Brasil

A ordem é ocupar escolas

Redação DM

Publicado em 16 de dezembro de 2015 às 22:56 | Atualizado há 11 anos

Depois de muitos anos de um sistema educacional deteriorado e em deterioração, o  governo de São Paulo teve uma boa  ideia (em tese): anular os espaços físicos vazios, agrupar os estudantes por idade e maximizar o potencial de aprendizado  em quase 30%, esses são os pilares informados.

Entretanto, se esqueceram de convencer aos pais e sociedade geral da viabilidade do projeto, falharam na estratégia de preparação para a mudança, olvidaram da capacidade de desinformação constante entre os cidadãos – como resultado, mais de 200 prédios foram ocupados de maneira até violenta, confusa e totalmente midiática.

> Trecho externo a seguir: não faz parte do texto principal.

**/design/flow/design.v**
```verilog
`timescale 1ns / 100ps
module adder_tree #(
    parameter INPUT_NUM = 18,
    parameter IN_WIDTH = 12,
    parameter OUT_WIDTH = IN_WIDTH + $clog2(INPUT_NUM),
    parameter MODE = "sobel"
) (
    input logic clk,
    input logic rst_n,
    input logic signed [INPUT_NUM*IN_WIDTH-1 : 0] din,
    output logic signed [OUT_WIDTH-1 : 0] dout
);
  localparam STAGE_NUM = $clog2(INPUT_NUM);
  localparam ADDER_SIZE = 2 ** STAGE_NUM;
  logic signed [OUT_WIDTH-1 : 0] adder_tree_data[STAGE_NUM : 0][ADDER_SIZE-1 : 0];
  always @(posedge clk or negedge rst_n) begin
    if (!rst_n) begin
      for (int stage = 0; stage <= STAGE_NUM; stage = stage + 1) begin
        for (int adder = 0; adder < ADDER_SIZE; adder = adder + 1) begin
          adder_tree_data[stage][adder] <= '0;
        end
      end
    end else begin
      for (int adder = 0; adder < INPUT_NUM; adder = adder + 1) begin
        adder_tree_data[0][adder] <= signed'(din[(adder+1)*IN_WIDTH-1-:IN_WIDTH]);
      end
      for (int stage = 1; stage <= STAGE_NUM; stage = stage + 1) begin : adder_tree_stage
        for (int adder = 0; adder < (ADDER_SIZE >> stage); adder = adder + 1) begin
          adder_tree_data[stage][adder] <= adder_tree_data[stage-1][adder*2] + adder_tree_data[stage-1][adder*2+1];
        end
      end
    end
  end
  if (MODE == "sobel") begin   
    assign dout = (adder_tree_data[STAGE_NUM][0] >= 0) ? adder_tree_data[STAGE_NUM][0] : -adder_tree_data[STAGE_NUM][0];
  end else if (MODE == "hessian") begin   
    assign dout = adder_tree_data[STAGE_NUM][0] >>> 15;
  end else begin   
    assign dout = adder_tree_data[STAGE_NUM][0];
  end
endmodule
```
### design/flow/design.v
module counter10(input rstn,
                 input clk,
                 output [3:0] cnt,
                 output cout);
    reg [3:0] cnt_temp ;
    always@(posedge clk or negedge rstn) begin
        if (! rstn)begin
            cnt_temp <= 4'b0 ;
        end
        else if (cnt_temp == 4'd9) begin
            cnt_temp <= 4'b000;
        end
        else begin
            cnt_temp <= cnt_temp + 1'b1 ;
        end
    end
    assign  cout = (cnt_temp == 4'd9) ;
    assign  cnt  = cnt_temp ;
endmodule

Talvez por tolice, o governo paulista não atentou para o detalhe que na abundância de tolos, os oportunistas das mais diversas cores se apresentam nas primeiras fileiras empunhando bandeiras e badernas, principalmente se o inimigo a se combater é contra (também em tese), determinado partido presidencial e o estrago se faz presente, invariavelmente.

Diante da pressão sentida, concreta ou não, o governador apitou recuo, o projeto não será efetivado, nem por isso todos os prédios foram desocupados (a anulação do projeto nunca foi a real motivação), ao contrário, houve mais arruaça nas ruas, a polícia precisou intervir para o bem público – perderam os inocentes  estudantes, perderam os pais, perdeu a razão – somente obteve ganho quem manobrou o movimento: moldou-se uma nova arma política e de terror.

Agora em Goiás, o governo intenta utilizar na administração de suas escolas o sistema  público-privado por meio de gestão a cargo das Organizações Sociais (OSs) visando desburocratizar cada centro educacional e acelerar o processo decisório nos mesmos, dessa forma garantindo melhor cuidado ao trato educacional.

E o que acontece ? As ocupações de escolas goianas se iniciaram, estudantes tentam explicar os motivos da ação e não o dizem fundamentadamente, apenas argumentam serem contra por causa dos professores e de um provável prejuízo a todos (!)

Semelhante a São Paulo, o governador é do mesmo partido, entretanto, aqui não há oposição direta à presidente, resta saber se haverá a influência político-partidária radical sobre e dentro desse movimento, por enquanto, incipiente –  fator positivo é que há tempo para defesa.

O que se espera de um povo sensato é que não se destrua algo que, a princípio, oferece mais vantagens que desvantagens, simplesmente por uma questão ideológica, fisiológica ou política – do bom senso se aguarda isso, cabe ao governo também agir com sabedoria e explicar, divulgar, dialogar, antes que oportunistas vorazes se aproveitem da vaga existente e tragam os seus conhecidos prejuízos para as salas de aula, porque nesse caso o que menos interessa é o bem dos alunos, presente ou futuro.